Candidate compounds include:

• Resveratrol (3,5,4'-trihydroxy-trans-stilbene) is a stilbenoid, a type of natural phenol, and a phytoalexin produced naturally by several plants, including grapes, and especially the roots of the Japanese Knotweed, from which it is extracted commercially. Resveratrol was proposed to be a CRM based on a series of early reports which found that it increased the lifespan of yeasts, the worm Caenorhabditis elegans, and fruit flies. Scientists involved in these studies went on to found Sirtris Pharmaceuticals, a company working to develop resveratrol analogs as proprietary drugs. This led many companies to produce and market resveratrol dietary supplements. However, studies by independent scientists have failed to replicate these results^{[5] [6] [7]} Moreover, in every experiment to date, resveratrol at several doses has failed to extend the lifespan of lean, genetically normal mice^{[8] [9] [10]} or rats.^[11]
• The antidiabetic drug metformin was proposed as a possible CRM after it was found that mice administered the drug exhibit similar gene expression changes as CR mice.^[12] It is already clinically approved to treat diabetes, and has been used for this indication for the past 40 years. It enhances the sensitivity of insulin receptors on the surface of muscle and fat cells and activates genes that reduce the production of glucose by the liver, thus reducing the risk of non-enzymatic glycation and other age-related damage; these effects are also seen in CR. Subsequently, metformin was reported to extend the lifespan of short-lived or genetically cancer-prone mouse strains.^[13] However, two studies in rats and mice with normal genetics and longevity have found no effect of metformin on maximum lifespan, and only a very small effect on median lifespan.^{[14] [15]}
• Oxaloacetate is a metabolic intermediate of the citric acid cycle. In the short-lived roundworm Caenorhabditis elegans, supplementation with oxaloacetate increases the ratio of reduced to oxidized nicotinamide adenine dinucleotide (NAD+:NADH) to activate AMPK and FOXO signaling pathways similar to what occurs in calorie restriction.^[16] The increase in the NAD+/NADH ratio is due to the reaction of oxaloacetate to malate in the cytoplasm via the enzyme malate dehydrogenase. In mitochondria that have been isolated out of cells and tested in oxaloacetate-enriched medium, this increase can be quite dramatic.^[17] Decreases in the NAD+/NADH ratio has been proposed as a carbohydrate metabolism-controlled cellular senescence mechanism.^[18]
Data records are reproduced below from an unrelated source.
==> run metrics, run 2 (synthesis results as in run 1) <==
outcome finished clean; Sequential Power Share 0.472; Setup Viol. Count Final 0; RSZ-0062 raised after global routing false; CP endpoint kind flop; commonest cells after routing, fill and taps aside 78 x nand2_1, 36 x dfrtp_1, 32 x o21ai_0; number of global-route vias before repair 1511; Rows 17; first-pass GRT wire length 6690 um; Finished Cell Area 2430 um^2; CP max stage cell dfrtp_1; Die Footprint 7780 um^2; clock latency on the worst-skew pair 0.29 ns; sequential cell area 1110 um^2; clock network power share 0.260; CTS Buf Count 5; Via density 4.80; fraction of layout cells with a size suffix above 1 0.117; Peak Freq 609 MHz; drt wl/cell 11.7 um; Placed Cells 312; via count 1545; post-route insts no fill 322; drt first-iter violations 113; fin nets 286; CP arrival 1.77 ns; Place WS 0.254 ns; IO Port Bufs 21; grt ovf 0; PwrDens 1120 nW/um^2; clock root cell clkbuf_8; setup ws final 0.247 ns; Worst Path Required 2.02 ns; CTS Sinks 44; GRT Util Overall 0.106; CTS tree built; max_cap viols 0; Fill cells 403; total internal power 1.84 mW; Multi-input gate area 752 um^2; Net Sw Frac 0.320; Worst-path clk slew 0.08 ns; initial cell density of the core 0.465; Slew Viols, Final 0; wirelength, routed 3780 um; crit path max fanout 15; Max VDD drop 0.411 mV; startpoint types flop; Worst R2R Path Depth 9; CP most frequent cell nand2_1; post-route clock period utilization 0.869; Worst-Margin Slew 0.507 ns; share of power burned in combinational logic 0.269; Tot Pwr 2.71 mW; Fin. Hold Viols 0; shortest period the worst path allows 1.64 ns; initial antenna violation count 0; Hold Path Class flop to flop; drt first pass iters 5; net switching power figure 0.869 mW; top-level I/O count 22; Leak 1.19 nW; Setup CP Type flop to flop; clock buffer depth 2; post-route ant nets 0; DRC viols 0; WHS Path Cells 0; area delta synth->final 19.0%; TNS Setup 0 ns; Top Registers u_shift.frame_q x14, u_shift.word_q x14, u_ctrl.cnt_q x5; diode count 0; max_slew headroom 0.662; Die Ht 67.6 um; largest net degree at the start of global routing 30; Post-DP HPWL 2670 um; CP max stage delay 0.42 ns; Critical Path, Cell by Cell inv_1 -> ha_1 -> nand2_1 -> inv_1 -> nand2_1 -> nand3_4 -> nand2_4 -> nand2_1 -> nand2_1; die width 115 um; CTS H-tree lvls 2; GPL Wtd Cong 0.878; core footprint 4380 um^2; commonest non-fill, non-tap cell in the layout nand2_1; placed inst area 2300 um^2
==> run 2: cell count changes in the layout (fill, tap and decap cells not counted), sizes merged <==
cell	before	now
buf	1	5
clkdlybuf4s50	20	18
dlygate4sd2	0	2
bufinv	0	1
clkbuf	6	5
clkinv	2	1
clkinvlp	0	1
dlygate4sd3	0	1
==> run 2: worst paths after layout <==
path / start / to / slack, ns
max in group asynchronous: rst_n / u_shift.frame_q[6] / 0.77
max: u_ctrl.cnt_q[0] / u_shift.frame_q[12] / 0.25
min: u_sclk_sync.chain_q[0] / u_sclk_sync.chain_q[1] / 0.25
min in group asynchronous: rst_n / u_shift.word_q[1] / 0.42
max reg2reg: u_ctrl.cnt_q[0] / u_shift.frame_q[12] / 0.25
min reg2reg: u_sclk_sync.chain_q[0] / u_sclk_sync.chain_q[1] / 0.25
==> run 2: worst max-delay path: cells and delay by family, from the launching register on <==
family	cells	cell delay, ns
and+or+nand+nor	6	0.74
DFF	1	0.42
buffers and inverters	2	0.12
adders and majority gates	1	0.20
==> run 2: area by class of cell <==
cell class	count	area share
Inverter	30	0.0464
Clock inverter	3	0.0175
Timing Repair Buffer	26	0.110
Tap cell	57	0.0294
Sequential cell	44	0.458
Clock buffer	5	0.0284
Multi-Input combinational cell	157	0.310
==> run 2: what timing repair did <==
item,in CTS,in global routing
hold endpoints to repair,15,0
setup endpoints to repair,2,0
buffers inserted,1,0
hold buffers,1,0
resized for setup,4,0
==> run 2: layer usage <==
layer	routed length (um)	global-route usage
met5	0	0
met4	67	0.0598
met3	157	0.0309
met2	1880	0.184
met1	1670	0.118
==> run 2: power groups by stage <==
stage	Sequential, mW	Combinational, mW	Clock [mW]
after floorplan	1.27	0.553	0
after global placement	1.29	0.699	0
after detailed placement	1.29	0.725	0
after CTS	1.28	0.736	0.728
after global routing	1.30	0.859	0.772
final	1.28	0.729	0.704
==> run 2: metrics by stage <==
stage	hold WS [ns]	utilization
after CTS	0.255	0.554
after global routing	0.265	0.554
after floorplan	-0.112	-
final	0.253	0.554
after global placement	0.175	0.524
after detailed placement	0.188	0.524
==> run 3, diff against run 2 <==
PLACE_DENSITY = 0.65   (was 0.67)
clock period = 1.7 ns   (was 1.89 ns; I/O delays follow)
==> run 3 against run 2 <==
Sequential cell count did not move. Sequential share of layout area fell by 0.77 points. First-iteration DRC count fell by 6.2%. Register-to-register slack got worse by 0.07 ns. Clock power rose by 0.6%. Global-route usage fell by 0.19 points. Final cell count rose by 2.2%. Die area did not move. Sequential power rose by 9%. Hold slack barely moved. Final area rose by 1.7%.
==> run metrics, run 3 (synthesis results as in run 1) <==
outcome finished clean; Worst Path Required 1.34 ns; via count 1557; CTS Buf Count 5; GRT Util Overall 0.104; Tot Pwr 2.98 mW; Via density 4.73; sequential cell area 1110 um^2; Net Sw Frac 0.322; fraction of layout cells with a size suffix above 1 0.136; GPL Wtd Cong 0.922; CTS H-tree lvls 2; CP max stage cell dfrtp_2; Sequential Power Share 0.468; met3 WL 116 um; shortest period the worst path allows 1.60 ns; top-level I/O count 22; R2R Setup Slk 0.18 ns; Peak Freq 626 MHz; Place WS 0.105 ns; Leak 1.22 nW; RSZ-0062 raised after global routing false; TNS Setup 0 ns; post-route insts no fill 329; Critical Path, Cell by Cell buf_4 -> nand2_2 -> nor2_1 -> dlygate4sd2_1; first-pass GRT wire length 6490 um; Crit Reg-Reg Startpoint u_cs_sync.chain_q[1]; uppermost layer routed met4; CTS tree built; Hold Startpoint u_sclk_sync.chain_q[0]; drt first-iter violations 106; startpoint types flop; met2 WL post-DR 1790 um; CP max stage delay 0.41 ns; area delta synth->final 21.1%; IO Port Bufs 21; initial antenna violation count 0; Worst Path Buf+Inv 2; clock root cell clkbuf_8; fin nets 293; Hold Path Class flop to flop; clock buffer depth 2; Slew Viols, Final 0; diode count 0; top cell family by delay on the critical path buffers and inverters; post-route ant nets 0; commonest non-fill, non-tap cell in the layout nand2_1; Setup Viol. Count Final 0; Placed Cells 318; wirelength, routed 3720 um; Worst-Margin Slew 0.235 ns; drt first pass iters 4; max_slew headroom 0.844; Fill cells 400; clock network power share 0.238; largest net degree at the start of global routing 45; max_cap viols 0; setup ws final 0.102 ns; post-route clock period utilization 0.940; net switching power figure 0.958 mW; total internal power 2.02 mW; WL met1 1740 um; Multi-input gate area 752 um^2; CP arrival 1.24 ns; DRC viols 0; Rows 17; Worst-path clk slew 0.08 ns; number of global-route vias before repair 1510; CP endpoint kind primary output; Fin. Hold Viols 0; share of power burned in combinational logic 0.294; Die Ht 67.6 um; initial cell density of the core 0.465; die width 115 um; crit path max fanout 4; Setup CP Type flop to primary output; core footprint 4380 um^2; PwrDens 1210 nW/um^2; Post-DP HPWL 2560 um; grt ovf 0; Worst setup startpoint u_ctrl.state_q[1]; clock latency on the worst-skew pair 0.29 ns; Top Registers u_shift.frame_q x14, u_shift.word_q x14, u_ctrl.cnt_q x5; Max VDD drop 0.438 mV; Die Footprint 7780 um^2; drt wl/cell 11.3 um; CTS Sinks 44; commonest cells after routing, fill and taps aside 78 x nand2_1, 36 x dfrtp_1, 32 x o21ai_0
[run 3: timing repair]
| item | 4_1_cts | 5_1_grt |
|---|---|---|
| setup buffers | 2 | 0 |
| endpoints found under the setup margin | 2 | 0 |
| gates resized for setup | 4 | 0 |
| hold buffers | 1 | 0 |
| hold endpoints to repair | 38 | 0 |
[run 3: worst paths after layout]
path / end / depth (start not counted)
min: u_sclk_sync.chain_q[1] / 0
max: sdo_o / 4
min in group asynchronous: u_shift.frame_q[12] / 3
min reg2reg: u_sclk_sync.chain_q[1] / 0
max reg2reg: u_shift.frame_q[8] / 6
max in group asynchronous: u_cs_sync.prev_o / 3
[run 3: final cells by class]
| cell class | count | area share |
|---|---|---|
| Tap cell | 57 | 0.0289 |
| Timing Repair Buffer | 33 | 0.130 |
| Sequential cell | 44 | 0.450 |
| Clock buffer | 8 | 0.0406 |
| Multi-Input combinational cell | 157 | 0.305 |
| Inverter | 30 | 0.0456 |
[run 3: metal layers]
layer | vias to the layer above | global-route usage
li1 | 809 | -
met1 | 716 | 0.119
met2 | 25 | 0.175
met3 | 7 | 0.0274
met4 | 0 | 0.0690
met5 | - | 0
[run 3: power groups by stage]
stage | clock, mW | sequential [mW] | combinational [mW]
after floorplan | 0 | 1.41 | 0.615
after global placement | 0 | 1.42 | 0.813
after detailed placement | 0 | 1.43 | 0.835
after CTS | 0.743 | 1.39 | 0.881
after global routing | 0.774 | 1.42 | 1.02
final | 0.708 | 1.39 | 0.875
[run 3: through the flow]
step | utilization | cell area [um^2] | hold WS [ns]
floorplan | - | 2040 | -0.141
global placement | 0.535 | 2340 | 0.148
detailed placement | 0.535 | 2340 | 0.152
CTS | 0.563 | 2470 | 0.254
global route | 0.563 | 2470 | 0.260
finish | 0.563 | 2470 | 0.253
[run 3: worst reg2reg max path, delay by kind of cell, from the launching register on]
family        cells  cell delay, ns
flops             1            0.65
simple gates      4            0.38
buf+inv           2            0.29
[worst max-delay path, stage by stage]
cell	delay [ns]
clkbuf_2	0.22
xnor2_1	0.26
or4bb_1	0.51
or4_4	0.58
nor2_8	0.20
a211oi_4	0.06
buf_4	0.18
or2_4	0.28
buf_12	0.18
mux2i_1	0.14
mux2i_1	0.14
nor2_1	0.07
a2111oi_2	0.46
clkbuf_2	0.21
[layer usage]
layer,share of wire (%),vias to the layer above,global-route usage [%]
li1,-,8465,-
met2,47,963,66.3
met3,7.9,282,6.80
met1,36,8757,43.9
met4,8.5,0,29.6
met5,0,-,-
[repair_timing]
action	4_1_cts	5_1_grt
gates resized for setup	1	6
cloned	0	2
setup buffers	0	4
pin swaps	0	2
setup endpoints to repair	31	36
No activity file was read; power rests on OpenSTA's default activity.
## src/rtl/irt_pkg.sv

```systemverilog
package irt_pkg;

  typedef struct packed {
    logic [7:0] dest;
    logic       mask;
    logic       trig;
    logic       pol;
    logic [7:0] vec;
  } entry_t;

  localparam entry_t ENTRY_RST = '{dest: 8'h00, mask: 1'b1, trig: 1'b0,
                                   pol: 1'b0, vec: 8'h00};

  localparam int unsigned LO_VEC_LSB = 0;
  localparam int unsigned LO_POL_BIT = 13;
  localparam int unsigned LO_PND_BIT = 14;
  localparam int unsigned LO_TRG_BIT = 15;
  localparam int unsigned LO_MSK_BIT = 16;
  localparam int unsigned HI_DST_LSB = 24;

  function automatic logic [31:0] low_word(entry_t e, logic pend);
    logic [31:0] w;
    w = '0;
    w[LO_VEC_LSB +: 8] = e.vec;
    w[LO_POL_BIT]      = e.pol;
    w[LO_PND_BIT]      = pend;
    w[LO_TRG_BIT]      = e.trig;
    w[LO_MSK_BIT]      = e.mask;
    return w;
  endfunction

  function automatic logic [31:0] high_word(entry_t e);
    logic [31:0] w;
    w = '0;
    w[HI_DST_LSB +: 8] = e.dest;
    return w;
  endfunction

  function automatic entry_t apply_low(entry_t e, logic [31:0] w);
    entry_t r;
    r      = e;
    r.vec  = w[LO_VEC_LSB +: 8];
    r.pol  = w[LO_POL_BIT];
    r.trig = w[LO_TRG_BIT];
    r.mask = w[LO_MSK_BIT];
    return r;
  endfunction

  function automatic entry_t apply_high(entry_t e, logic [31:0] w);
    entry_t r;
    r      = e;
    r.dest = w[HI_DST_LSB +: 8];
    return r;
  endfunction

endpackage

```

## src/rtl/irt_regfile.sv

```systemverilog
module irt_regfile
  import irt_pkg::*;
#(
  parameter int unsigned NPINS    = 16,
  parameter int unsigned ADDR_W   = 8,
  parameter int unsigned IDX_OFF  = 0,
  parameter int unsigned WIN_OFF  = 16,
  parameter int unsigned BASE_IDX = 16
) (
  input  logic                  clk,
  input  logic                  rst_n,
  input  logic                  bus_sel,
  input  logic                  bus_wr,
  input  logic [ADDR_W-1:0]     bus_addr,
  input  logic [31:0]           bus_wdata,
  output logic [31:0]           bus_rdata,
  input  logic [NPINS-1:0]      pend,
  output entry_t [NPINS-1:0]    cfg
);

  localparam int unsigned PW     = $clog2(NPINS);
  localparam logic [7:0]  NPINS_B = 8'(NPINS);
  localparam logic [7:0]  BASE_B  = 8'(BASE_IDX);

  logic [7:0]    idx_q;
  logic [7:0]    off;
  logic          hit;
  logic          word_hi;
  logic [PW-1:0] psel;
  logic          acc_idx;
  logic          acc_win;
  logic          wr_idx;
  logic          wr_win;
  logic          unused_wdata;

  assign off     = idx_q - BASE_B;
  assign hit     = (idx_q >= BASE_B) && ({1'b0, off[7:1]} < NPINS_B);
  assign word_hi = off[0];
  assign psel    = off[PW:1];
  assign acc_idx = bus_sel && (bus_addr == ADDR_W'(IDX_OFF));
  assign acc_win = bus_sel && (bus_addr == ADDR_W'(WIN_OFF));
  assign wr_idx  = acc_idx && bus_wr;
  assign wr_win  = acc_win && bus_wr && hit;
  assign unused_wdata = ^bus_wdata;

  always_ff @(posedge clk) begin
    if (!rst_n) begin
      idx_q <= '0;
      for (int n = 0; n < NPINS; n++) cfg[n] <= ENTRY_RST;
    end else begin
      if (wr_idx) idx_q <= bus_wdata[7:0];
      for (int n = 0; n < NPINS; n++) begin
        if (wr_win && (psel == PW'(n))) begin
          if (word_hi) cfg[n] <= apply_high(cfg[n], bus_wdata);
          else         cfg[n] <= apply_low(cfg[n], bus_wdata);
        end
      end
    end
  end

  always_comb begin
    bus_rdata = '0;
    if (acc_idx && !bus_wr) begin
      bus_rdata = {24'h0, idx_q};
    end else if (acc_win && !bus_wr && hit) begin
      bus_rdata = word_hi ? high_word(cfg[psel])
                          : low_word(cfg[psel], pend[psel]);
    end
  end


  window_ignore_chk: assert property (@(posedge clk) disable iff (!rst_n)
    (acc_win && bus_wr && !hit) |=> $stable(cfg));

endmodule

```

## src/rtl/irt_pin.sv

```systemverilog
module irt_pin
  import irt_pkg::*;
(
  input  logic       clk,
  input  logic       rst_n,
  input  logic       irq,
  input  entry_t     cfg,
  input  logic       eoi_valid,
  input  logic [7:0] eoi_vector,
  input  logic       take,
  output logic       req,
  output logic       pend
);

  logic active;
  logic active_q;
  logic rise;
  logic edge_q;
  logic eoi_hit;
  logic unused_cfg;

  assign active  = irq ^ cfg.pol;
  assign rise    = active && !active_q;
  assign eoi_hit = eoi_valid && (eoi_vector == cfg.vec);
  assign unused_cfg = ^cfg.dest;

  always_ff @(posedge clk) begin
    if (!rst_n) begin
      active_q <= 1'b0;
      edge_q   <= 1'b0;
      pend     <= 1'b0;
    end else begin
      active_q <= active;
      if (cfg.mask || cfg.trig) edge_q <= 1'b0;
      else if (rise)            edge_q <= 1'b1;
      else if (take)            edge_q <= 1'b0;
      if (!cfg.trig)            pend <= 1'b0;
      else if (take)            pend <= 1'b1;
      else if (eoi_hit)         pend <= 1'b0;
    end
  end

  assign req = cfg.trig ? (active && !cfg.mask && !pend)
                        : (edge_q && !cfg.mask);


  masked_take_chk: assert property (@(posedge clk) disable iff (!rst_n)
    !(take && cfg.mask));


  pend_cause_chk: assert property (@(posedge clk) disable iff (!rst_n)
    $rose(pend) |-> $past(take));

endmodule

```

## src/rtl/irt_arbiter.sv

```systemverilog
module irt_arbiter #(
  parameter int unsigned NPINS = 16,
  localparam int unsigned PW   = $clog2(NPINS)
) (
  input  logic             clk,
  input  logic             rst_n,
  input  logic [NPINS-1:0] req,
  input  logic             free,
  output logic [NPINS-1:0] take,
  output logic [PW-1:0]    sel,
  output logic             fire
);

  function automatic logic [PW-1:0] lowest_index(logic [NPINS-1:0] r);
    logic [PW-1:0] s;
    s = '0;
    for (int i = NPINS - 1; i >= 0; i--) begin
      if (r[i]) s = PW'(i);
    end
    return s;
  endfunction

  assign sel  = lowest_index(req);
  assign fire = free && (|req);

  always_comb begin
    take = '0;
    if (fire) take[sel] = 1'b1;
  end


  grant_onehot_chk: assert property (@(posedge clk) disable iff (!rst_n)
    $onehot0(take));


  grant_req_chk: assert property (@(posedge clk) disable iff (!rst_n)
    (take & ~req) == '0);

endmodule

```

## src/rtl/irq_route_table.sv

```systemverilog
module irq_route_table
  import irt_pkg::*;
#(
  parameter int unsigned NPINS    = 16,
  parameter int unsigned ADDR_W   = 8,
  parameter int unsigned IDX_OFF  = 0,
  parameter int unsigned WIN_OFF  = 16,
  parameter int unsigned BASE_IDX = 16
) (
  input  logic              clk,
  input  logic              rst_n,
  input  logic              bus_sel,
  input  logic              bus_wr,
  input  logic [ADDR_W-1:0] bus_addr,
  input  logic [31:0]       bus_wdata,
  output logic [31:0]       bus_rdata,
  input  logic [NPINS-1:0]  irq_in,
  input  logic              eoi_valid,
  input  logic [7:0]        eoi_vector,
  output logic              dlv_valid,
  input  logic              dlv_ready,
  output logic [7:0]        dlv_vector,
  output logic [7:0]        dlv_dest
);

  localparam int unsigned PW = $clog2(NPINS);

  entry_t [NPINS-1:0] cfg;
  logic   [NPINS-1:0] req;
  logic   [NPINS-1:0] pend;
  logic   [NPINS-1:0] take;
  logic   [PW-1:0]    sel;
  logic               fire;
  logic               out_free;

  irt_regfile #(
    .NPINS(NPINS), .ADDR_W(ADDR_W), .IDX_OFF(IDX_OFF),
    .WIN_OFF(WIN_OFF), .BASE_IDX(BASE_IDX)
  ) u_regs (
    .clk(clk), .rst_n(rst_n), .bus_sel(bus_sel), .bus_wr(bus_wr),
    .bus_addr(bus_addr), .bus_wdata(bus_wdata), .bus_rdata(bus_rdata),
    .pend(pend), .cfg(cfg)
  );

  for (genvar n = 0; n < NPINS; n++) begin : g_pin
    irt_pin u_pin (
      .clk(clk), .rst_n(rst_n), .irq(irq_in[n]), .cfg(cfg[n]),
      .eoi_valid(eoi_valid), .eoi_vector(eoi_vector),
      .take(take[n]), .req(req[n]), .pend(pend[n])
    );
  end

  assign out_free = !dlv_valid || dlv_ready;

  irt_arbiter #(.NPINS(NPINS)) u_arb (
    .clk(clk), .rst_n(rst_n), .req(req), .free(out_free),
    .take(take), .sel(sel), .fire(fire)
  );

  always_ff @(posedge clk) begin
    if (!rst_n) begin
      dlv_valid  <= 1'b0;
      dlv_vector <= '0;
      dlv_dest   <= '0;
    end else if (fire) begin
      dlv_valid  <= 1'b1;
      dlv_vector <= cfg[sel].vec;
      dlv_dest   <= cfg[sel].dest;
    end else if (dlv_ready) begin
      dlv_valid  <= 1'b0;
    end
  end


  stall_hold_chk: assert property (@(posedge clk) disable iff (!rst_n)
    (dlv_valid && !dlv_ready) |=>
      (dlv_valid && $stable(dlv_vector) && $stable(dlv_dest)));


  reset_idle_chk: assert property (@(posedge clk)
    !rst_n |=> !dlv_valid);

endmodule

```
File: config.mk
export PLATFORM = sky130hd
export DESIGN_NAME = audio_clk_regen
export DESIGN_NICKNAME = d
export VERILOG_FILES = /design/src/rtl/audio_clk_regen.sv
export SDC_FILE = /design/constraint.sdc
export NUM_CORES = 1
export LEC_CHECK = 0
export BUFFER_PORTS_ARGS = -buffer_cell sky130_fd_sc_hd__buf_2
export CORE_MARGIN = 5
export CORE_UTILIZATION = 53
export DETAILED_ROUTE_END_ITERATION = 6
export GPL_ROUTABILITY_DRIVEN = 0
export GPL_TIMING_DRIVEN = 0
export MAX_ROUTING_LAYER = met4
export PLACE_DENSITY = 0.87
export SLEW_MARGIN = 20
export SYNTH_ARGS = -nofsm -noshare
export SYNTH_HDL_FRONTEND = slang
export SYNTH_SLANG_ARGS = --single-unit
File: constraint.sdc
create_clock -name clk -period 4.45 [get_ports clk]
set_input_delay 0.445 -clock clk [delete_from_list [all_inputs] [get_ports clk]]
set_output_delay 0.445 -clock clk [all_outputs]
set_load 0.05 [all_outputs]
Because of its parallel effects on these pathways, oxaloacetate was proposed as a CR mimetic. In the short-lived roundworm Caenorhabditis elegans, supplementing the medium with oxaloacetate does increase average life expectancy; it was unclear whether it had an effect on maximum lifespan.^[19] However, when tested by two independent groups of scientists across four university laboratories, oxaloacetate supplements had no effect on lifespan in healthy laboratory mice.^[20]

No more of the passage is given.